> ASSIGNMENT: The entries that follow include a run beginning at the line with "slack [ns] |" and ending at the line with "Power is not"; restate that run word for word and leave the rest out.

Start of DATA FOR THIS EXERCISE

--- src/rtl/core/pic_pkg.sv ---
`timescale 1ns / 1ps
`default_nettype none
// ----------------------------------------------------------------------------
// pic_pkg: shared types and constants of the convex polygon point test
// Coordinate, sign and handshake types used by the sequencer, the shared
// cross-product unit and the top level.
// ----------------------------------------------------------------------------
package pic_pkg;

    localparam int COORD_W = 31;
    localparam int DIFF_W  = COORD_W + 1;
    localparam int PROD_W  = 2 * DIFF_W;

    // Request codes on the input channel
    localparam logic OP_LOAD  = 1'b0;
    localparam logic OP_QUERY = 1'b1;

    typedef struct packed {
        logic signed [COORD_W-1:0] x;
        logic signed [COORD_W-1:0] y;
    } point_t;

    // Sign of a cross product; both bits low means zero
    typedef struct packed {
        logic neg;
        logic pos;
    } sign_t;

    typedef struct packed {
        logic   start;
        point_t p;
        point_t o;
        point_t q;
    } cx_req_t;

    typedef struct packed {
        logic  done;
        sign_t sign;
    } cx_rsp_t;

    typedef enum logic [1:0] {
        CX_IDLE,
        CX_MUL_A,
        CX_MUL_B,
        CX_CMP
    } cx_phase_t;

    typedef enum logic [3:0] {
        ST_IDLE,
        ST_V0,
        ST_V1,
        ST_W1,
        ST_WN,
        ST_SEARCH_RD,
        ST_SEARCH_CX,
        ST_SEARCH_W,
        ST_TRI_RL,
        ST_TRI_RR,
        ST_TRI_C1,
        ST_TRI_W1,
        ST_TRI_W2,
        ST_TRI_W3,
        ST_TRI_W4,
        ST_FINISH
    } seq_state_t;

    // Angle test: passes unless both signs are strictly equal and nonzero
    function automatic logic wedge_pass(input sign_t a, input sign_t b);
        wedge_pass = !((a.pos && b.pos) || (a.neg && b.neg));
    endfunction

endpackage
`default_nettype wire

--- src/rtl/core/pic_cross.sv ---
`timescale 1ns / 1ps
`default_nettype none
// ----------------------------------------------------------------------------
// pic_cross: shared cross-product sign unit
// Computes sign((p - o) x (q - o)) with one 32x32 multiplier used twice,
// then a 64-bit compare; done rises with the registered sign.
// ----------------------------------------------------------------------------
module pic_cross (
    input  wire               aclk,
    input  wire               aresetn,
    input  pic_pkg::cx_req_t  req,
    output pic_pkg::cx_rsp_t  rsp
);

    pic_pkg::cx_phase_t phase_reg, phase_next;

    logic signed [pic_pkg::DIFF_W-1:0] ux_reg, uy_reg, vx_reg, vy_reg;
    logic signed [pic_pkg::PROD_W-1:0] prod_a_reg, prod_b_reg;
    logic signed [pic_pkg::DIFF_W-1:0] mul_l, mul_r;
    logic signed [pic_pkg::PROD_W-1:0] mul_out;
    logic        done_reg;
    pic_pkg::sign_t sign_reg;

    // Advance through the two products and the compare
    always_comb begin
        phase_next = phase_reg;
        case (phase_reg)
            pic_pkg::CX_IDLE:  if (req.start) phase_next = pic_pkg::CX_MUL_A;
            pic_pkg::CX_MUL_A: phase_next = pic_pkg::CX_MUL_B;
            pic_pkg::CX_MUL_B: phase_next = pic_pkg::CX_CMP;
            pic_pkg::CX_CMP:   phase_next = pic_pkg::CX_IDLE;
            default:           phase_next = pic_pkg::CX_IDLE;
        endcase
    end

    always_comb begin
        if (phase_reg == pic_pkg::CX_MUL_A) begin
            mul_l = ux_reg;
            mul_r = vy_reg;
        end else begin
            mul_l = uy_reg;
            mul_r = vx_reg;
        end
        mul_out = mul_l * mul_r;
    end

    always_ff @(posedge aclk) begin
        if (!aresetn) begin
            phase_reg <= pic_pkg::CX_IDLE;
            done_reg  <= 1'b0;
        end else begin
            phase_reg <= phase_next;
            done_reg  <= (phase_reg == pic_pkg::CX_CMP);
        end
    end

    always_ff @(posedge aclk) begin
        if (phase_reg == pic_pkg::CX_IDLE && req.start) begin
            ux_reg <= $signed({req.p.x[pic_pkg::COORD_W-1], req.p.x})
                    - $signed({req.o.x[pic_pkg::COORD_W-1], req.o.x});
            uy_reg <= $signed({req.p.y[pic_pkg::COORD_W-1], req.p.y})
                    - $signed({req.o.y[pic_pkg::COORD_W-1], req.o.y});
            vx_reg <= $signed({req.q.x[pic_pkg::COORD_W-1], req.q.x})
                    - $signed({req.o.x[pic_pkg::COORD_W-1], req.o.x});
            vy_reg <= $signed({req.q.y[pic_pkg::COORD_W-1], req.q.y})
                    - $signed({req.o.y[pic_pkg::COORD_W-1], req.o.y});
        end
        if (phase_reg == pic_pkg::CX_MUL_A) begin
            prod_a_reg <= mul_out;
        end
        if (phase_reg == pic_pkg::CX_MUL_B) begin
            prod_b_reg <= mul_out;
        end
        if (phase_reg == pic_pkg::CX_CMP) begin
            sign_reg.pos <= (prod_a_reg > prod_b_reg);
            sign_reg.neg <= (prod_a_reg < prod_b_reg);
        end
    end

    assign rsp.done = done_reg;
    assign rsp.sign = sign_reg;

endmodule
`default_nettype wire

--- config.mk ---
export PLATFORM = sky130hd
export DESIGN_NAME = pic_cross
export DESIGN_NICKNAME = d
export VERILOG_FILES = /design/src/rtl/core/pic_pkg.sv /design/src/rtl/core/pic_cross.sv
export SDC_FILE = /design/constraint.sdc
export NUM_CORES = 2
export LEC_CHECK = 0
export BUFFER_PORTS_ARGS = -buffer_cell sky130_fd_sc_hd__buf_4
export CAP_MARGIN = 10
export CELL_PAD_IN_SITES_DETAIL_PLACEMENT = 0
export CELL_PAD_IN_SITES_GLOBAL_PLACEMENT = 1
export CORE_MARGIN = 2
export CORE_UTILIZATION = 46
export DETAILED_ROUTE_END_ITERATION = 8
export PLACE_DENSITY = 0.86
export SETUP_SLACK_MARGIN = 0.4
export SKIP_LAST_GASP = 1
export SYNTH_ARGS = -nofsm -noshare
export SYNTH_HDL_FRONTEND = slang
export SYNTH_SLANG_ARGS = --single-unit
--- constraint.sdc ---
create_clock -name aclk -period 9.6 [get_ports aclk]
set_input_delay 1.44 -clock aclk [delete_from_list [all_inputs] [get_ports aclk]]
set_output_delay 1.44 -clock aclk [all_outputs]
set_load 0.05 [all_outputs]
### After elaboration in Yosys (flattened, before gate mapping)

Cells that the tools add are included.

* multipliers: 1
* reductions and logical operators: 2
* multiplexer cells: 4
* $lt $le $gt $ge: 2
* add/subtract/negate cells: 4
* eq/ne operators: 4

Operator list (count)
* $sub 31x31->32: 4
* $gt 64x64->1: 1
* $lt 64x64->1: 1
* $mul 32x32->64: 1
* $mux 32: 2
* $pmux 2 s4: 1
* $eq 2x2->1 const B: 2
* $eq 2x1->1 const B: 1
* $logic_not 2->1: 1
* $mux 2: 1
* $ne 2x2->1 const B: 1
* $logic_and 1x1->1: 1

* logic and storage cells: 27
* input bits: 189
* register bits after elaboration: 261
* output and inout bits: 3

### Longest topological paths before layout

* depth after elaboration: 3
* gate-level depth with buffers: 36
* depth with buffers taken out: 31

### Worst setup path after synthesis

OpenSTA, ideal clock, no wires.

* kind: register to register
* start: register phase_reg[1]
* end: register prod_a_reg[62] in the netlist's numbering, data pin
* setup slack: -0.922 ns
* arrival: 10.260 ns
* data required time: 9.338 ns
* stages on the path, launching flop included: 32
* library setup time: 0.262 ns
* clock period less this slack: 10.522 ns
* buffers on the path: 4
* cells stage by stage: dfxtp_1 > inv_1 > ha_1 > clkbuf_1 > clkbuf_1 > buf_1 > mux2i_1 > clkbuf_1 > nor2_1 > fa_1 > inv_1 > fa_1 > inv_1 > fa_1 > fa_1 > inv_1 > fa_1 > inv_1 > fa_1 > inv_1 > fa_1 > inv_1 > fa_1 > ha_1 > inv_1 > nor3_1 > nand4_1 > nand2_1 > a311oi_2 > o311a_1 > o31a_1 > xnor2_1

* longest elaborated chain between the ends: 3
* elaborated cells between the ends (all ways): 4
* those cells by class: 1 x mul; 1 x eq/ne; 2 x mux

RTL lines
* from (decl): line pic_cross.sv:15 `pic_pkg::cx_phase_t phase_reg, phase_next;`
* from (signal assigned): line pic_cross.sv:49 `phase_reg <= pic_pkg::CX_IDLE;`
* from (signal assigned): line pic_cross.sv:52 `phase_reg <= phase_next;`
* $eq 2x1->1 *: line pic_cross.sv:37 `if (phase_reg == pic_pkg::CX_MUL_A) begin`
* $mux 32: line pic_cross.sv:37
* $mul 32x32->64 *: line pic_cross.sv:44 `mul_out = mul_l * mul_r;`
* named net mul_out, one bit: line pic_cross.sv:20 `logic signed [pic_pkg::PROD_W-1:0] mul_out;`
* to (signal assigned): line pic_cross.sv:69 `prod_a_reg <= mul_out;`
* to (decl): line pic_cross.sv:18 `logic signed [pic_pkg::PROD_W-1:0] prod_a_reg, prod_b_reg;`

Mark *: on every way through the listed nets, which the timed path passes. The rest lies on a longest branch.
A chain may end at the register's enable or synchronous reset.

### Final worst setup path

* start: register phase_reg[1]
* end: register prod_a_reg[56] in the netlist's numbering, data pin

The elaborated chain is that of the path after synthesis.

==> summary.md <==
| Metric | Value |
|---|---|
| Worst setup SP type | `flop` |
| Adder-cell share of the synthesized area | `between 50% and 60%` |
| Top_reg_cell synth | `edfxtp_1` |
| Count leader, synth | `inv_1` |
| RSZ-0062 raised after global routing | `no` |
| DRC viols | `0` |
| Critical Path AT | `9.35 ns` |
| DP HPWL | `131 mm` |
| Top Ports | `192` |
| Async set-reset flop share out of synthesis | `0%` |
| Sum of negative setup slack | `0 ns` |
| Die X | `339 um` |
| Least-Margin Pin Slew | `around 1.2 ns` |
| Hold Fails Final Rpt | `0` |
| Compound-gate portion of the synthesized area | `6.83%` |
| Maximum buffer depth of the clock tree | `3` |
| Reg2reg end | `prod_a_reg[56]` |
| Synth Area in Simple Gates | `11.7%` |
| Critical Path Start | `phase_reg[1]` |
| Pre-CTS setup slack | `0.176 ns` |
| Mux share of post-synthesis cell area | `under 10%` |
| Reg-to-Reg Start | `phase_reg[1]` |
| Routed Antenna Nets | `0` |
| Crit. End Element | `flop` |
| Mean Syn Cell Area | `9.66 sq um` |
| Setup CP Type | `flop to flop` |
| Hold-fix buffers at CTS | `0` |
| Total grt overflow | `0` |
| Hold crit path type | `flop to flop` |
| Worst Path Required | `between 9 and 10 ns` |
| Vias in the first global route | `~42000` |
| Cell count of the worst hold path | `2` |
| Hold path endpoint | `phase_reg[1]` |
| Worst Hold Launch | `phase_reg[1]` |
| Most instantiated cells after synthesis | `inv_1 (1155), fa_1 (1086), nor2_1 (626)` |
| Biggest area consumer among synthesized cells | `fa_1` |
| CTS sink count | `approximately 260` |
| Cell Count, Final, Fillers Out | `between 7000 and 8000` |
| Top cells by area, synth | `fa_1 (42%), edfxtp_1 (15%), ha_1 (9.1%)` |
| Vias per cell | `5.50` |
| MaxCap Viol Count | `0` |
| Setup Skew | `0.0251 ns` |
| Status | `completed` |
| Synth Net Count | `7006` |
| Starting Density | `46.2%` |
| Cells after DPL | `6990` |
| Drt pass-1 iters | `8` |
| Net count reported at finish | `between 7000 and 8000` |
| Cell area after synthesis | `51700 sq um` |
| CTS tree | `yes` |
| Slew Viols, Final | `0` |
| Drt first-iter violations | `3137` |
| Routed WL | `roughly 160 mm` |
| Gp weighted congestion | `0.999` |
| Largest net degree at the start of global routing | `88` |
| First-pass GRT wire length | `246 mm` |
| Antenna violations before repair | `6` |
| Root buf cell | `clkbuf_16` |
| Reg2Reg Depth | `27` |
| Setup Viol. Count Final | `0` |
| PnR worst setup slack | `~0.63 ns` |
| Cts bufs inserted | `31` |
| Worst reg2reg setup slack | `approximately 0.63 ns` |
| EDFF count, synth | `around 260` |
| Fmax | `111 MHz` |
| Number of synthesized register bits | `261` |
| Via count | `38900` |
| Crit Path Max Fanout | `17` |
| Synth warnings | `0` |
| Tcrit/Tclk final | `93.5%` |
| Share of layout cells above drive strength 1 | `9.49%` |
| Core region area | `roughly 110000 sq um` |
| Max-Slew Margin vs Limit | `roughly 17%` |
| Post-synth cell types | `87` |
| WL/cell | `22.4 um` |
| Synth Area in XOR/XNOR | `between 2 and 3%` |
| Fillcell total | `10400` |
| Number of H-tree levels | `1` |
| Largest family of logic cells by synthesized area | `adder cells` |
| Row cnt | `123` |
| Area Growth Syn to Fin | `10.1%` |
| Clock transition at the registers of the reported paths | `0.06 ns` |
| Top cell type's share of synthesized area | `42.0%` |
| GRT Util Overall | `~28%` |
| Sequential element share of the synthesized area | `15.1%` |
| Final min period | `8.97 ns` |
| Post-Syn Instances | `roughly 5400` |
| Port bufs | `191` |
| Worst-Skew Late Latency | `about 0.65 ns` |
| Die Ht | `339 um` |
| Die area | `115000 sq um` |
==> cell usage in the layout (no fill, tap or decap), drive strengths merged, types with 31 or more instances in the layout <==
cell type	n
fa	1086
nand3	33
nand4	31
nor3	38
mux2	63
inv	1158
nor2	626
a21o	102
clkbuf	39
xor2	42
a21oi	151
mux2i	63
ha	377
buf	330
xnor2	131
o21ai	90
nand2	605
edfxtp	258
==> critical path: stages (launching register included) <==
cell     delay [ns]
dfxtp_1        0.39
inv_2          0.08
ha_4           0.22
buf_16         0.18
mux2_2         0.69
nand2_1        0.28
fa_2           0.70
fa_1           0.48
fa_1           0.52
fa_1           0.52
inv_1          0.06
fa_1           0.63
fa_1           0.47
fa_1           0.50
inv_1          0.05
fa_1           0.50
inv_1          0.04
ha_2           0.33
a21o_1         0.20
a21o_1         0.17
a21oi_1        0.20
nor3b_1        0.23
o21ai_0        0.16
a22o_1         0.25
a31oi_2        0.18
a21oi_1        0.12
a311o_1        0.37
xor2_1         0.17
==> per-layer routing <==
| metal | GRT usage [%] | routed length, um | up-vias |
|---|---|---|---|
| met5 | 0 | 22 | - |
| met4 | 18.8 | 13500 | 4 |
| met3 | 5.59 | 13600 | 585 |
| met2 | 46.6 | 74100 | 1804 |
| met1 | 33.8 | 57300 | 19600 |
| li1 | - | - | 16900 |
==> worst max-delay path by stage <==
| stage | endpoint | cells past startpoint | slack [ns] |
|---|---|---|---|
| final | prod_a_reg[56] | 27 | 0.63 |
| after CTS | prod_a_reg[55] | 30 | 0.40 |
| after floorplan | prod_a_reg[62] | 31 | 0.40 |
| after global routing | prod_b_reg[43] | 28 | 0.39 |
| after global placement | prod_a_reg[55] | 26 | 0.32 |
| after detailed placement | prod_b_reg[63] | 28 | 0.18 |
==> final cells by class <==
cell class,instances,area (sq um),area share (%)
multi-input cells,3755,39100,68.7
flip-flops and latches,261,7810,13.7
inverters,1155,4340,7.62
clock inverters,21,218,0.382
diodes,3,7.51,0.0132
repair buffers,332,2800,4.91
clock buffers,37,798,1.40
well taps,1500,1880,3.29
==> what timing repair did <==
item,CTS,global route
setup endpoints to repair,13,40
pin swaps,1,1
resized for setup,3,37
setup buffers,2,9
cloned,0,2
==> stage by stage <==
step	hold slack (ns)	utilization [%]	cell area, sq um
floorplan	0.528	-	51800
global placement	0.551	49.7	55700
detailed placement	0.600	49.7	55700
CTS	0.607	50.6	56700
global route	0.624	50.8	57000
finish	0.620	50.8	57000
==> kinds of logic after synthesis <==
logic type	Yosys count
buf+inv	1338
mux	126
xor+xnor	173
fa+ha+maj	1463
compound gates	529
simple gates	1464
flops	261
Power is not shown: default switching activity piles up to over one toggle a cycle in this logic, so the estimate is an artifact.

End of DATA FOR THIS EXERCISE
Start of DATA FOR THIS EXERCISE

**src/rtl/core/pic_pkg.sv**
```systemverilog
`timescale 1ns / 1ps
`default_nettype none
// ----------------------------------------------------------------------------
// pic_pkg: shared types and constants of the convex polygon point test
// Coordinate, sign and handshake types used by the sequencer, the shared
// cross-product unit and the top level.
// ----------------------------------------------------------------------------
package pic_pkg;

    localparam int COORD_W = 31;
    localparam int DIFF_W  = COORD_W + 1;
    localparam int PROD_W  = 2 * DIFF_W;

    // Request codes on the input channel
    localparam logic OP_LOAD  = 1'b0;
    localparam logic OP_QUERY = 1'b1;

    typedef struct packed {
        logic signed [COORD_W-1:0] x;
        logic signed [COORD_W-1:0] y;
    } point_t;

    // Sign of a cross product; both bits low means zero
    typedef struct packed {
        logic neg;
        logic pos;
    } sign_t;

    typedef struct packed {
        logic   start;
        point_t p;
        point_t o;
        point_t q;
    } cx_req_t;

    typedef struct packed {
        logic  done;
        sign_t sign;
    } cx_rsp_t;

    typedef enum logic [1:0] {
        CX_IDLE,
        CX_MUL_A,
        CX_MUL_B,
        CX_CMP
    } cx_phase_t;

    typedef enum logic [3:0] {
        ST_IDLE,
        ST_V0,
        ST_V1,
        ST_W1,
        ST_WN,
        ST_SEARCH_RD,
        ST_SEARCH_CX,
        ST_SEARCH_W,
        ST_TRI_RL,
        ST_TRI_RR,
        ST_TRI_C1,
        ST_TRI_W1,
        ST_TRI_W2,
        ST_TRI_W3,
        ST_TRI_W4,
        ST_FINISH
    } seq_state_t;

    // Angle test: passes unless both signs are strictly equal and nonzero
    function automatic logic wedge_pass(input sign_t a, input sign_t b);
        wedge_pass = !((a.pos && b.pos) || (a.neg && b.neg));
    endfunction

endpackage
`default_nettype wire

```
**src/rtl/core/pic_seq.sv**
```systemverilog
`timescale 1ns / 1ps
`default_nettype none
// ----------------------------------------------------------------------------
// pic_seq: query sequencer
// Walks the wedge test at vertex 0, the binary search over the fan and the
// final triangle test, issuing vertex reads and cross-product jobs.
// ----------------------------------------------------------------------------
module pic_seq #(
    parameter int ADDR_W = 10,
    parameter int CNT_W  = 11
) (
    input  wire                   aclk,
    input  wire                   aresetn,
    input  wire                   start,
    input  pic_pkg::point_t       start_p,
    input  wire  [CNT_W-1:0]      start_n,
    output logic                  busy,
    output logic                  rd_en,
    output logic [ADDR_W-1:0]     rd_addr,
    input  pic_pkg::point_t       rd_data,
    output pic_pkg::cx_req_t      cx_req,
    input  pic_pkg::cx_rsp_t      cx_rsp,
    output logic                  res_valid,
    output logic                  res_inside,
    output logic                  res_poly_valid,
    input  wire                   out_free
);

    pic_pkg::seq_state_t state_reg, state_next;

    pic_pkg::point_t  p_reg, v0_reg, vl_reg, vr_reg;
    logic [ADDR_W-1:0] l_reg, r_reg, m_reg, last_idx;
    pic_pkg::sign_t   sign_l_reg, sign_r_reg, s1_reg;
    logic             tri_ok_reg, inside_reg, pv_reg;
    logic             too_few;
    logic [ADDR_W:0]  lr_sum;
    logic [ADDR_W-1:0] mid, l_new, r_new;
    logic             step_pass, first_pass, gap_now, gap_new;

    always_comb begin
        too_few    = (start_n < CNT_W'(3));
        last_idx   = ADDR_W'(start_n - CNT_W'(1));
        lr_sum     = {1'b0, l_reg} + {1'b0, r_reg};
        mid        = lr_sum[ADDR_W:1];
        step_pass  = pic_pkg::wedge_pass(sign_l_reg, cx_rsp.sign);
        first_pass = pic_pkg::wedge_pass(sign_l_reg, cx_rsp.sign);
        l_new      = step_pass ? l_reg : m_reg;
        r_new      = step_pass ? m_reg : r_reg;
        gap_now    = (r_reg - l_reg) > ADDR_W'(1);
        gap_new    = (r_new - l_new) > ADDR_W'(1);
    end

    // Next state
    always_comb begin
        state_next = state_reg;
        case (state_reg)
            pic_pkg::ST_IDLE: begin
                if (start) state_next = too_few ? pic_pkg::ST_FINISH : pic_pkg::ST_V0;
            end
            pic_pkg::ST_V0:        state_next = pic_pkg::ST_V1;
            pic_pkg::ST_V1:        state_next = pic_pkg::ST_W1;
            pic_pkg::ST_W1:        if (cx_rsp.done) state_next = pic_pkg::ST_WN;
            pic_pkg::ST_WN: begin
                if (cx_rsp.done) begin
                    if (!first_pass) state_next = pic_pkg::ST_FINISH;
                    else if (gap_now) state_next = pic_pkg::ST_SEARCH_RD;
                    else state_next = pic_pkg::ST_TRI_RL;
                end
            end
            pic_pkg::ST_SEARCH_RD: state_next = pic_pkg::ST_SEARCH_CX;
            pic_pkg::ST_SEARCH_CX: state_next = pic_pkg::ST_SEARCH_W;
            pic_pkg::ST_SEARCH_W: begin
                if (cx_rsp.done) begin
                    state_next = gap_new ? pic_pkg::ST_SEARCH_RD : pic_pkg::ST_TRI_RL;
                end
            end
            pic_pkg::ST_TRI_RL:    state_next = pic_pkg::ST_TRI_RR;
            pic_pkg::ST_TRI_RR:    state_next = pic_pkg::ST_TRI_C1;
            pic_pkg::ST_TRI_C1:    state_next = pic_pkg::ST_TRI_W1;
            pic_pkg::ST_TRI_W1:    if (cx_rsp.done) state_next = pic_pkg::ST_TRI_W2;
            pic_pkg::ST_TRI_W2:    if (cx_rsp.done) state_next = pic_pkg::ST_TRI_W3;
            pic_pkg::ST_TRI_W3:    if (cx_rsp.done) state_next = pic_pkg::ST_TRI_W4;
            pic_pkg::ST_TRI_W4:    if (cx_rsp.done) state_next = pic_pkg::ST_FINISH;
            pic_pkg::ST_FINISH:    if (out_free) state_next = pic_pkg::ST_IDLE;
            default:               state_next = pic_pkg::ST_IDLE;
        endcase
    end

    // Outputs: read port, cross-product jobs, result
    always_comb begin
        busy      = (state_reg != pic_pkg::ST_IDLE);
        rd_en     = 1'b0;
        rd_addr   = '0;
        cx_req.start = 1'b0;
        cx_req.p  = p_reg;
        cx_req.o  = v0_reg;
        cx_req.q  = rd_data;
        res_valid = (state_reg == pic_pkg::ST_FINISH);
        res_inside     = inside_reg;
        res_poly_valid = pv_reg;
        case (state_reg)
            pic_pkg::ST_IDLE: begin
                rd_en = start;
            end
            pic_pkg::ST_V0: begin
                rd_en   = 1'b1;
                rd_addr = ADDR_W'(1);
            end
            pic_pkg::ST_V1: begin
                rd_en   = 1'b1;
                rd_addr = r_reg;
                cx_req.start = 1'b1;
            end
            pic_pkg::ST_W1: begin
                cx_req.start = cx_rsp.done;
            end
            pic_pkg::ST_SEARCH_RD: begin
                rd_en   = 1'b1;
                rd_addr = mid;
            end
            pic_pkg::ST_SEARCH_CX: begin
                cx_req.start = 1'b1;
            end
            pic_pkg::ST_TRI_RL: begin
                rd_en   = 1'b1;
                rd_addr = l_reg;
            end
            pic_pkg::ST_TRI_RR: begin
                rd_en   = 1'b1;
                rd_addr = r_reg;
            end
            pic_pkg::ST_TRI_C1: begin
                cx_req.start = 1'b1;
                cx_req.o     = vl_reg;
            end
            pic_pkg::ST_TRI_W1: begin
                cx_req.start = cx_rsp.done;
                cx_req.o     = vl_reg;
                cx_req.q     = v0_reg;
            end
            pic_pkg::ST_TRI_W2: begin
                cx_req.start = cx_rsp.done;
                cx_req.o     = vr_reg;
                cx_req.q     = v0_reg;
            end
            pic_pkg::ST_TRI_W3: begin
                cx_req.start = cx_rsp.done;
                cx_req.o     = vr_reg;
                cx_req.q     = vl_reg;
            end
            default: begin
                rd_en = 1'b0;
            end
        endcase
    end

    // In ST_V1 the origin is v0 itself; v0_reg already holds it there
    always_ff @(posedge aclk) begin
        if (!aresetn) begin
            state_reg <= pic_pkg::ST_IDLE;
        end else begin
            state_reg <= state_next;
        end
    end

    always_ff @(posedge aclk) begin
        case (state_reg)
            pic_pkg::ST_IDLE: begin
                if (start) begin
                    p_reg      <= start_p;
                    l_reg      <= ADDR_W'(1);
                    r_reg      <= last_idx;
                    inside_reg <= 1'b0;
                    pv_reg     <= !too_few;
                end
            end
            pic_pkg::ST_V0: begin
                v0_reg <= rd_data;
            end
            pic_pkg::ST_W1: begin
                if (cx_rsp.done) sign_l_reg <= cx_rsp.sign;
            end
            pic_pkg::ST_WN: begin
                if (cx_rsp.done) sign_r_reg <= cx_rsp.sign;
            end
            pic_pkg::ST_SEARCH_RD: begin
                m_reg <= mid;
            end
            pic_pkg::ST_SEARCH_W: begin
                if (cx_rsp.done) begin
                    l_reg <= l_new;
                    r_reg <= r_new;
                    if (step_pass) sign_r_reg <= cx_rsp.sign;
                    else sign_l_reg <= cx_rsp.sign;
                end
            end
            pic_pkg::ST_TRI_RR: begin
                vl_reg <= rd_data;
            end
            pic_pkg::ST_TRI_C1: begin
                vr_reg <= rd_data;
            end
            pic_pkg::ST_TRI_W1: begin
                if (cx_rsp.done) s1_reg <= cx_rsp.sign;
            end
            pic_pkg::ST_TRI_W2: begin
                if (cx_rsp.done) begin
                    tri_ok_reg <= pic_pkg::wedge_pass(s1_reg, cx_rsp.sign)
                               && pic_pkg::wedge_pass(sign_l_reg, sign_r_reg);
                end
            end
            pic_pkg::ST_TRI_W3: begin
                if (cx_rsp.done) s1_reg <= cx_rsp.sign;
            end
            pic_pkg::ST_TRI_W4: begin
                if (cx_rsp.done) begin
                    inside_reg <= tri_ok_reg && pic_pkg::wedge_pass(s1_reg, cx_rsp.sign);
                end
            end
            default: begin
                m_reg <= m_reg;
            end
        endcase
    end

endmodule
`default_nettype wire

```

End of DATA FOR THIS EXERCISE
Start of DATA FOR THIS EXERCISE

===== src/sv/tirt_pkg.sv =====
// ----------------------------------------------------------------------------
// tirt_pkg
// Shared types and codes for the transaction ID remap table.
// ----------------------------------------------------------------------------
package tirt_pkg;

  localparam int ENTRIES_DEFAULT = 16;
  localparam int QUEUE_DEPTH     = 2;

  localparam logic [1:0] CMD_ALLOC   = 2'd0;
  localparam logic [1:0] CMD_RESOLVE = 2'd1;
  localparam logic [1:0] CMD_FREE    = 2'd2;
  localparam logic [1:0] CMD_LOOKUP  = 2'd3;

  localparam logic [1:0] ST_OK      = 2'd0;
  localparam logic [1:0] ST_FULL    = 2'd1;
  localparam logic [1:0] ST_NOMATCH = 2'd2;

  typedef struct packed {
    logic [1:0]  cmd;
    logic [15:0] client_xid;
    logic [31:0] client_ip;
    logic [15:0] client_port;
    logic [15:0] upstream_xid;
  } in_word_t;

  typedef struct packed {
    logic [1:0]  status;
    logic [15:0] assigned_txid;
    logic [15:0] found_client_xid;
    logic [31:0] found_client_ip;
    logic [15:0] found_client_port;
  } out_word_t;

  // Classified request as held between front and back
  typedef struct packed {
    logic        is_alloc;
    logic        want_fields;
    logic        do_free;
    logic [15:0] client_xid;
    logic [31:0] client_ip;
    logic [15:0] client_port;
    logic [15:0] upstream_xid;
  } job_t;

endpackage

End of DATA FOR THIS EXERCISE

> PROBLEM SOLUTION:
| stage | endpoint | cells past startpoint | slack [ns] |
|---|---|---|---|
| final | prod_a_reg[56] | 27 | 0.63 |
| after CTS | prod_a_reg[55] | 30 | 0.40 |
| after floorplan | prod_a_reg[62] | 31 | 0.40 |
| after global routing | prod_b_reg[43] | 28 | 0.39 |
| after global placement | prod_a_reg[55] | 26 | 0.32 |
| after detailed placement | prod_b_reg[63] | 28 | 0.18 |
==> final cells by class <==
cell class,instances,area (sq um),area share (%)
multi-input cells,3755,39100,68.7
flip-flops and latches,261,7810,13.7
inverters,1155,4340,7.62
clock inverters,21,218,0.382
diodes,3,7.51,0.0132
repair buffers,332,2800,4.91
clock buffers,37,798,1.40
well taps,1500,1880,3.29
==> what timing repair did <==
item,CTS,global route
setup endpoints to repair,13,40
pin swaps,1,1
resized for setup,3,37
setup buffers,2,9
cloned,0,2
==> stage by stage <==
step	hold slack (ns)	utilization [%]	cell area, sq um
floorplan	0.528	-	51800
global placement	0.551	49.7	55700
detailed placement	0.600	49.7	55700
CTS	0.607	50.6	56700
global route	0.624	50.8	57000
finish	0.620	50.8	57000
==> kinds of logic after synthesis <==
logic type	Yosys count
buf+inv	1338
mux	126
xor+xnor	173
fa+ha+maj	1463
compound gates	529
simple gates	1464
flops	261
Power is not shown: default switching activity piles up to over one toggle a cycle in this logic, so the estimate is an artifact.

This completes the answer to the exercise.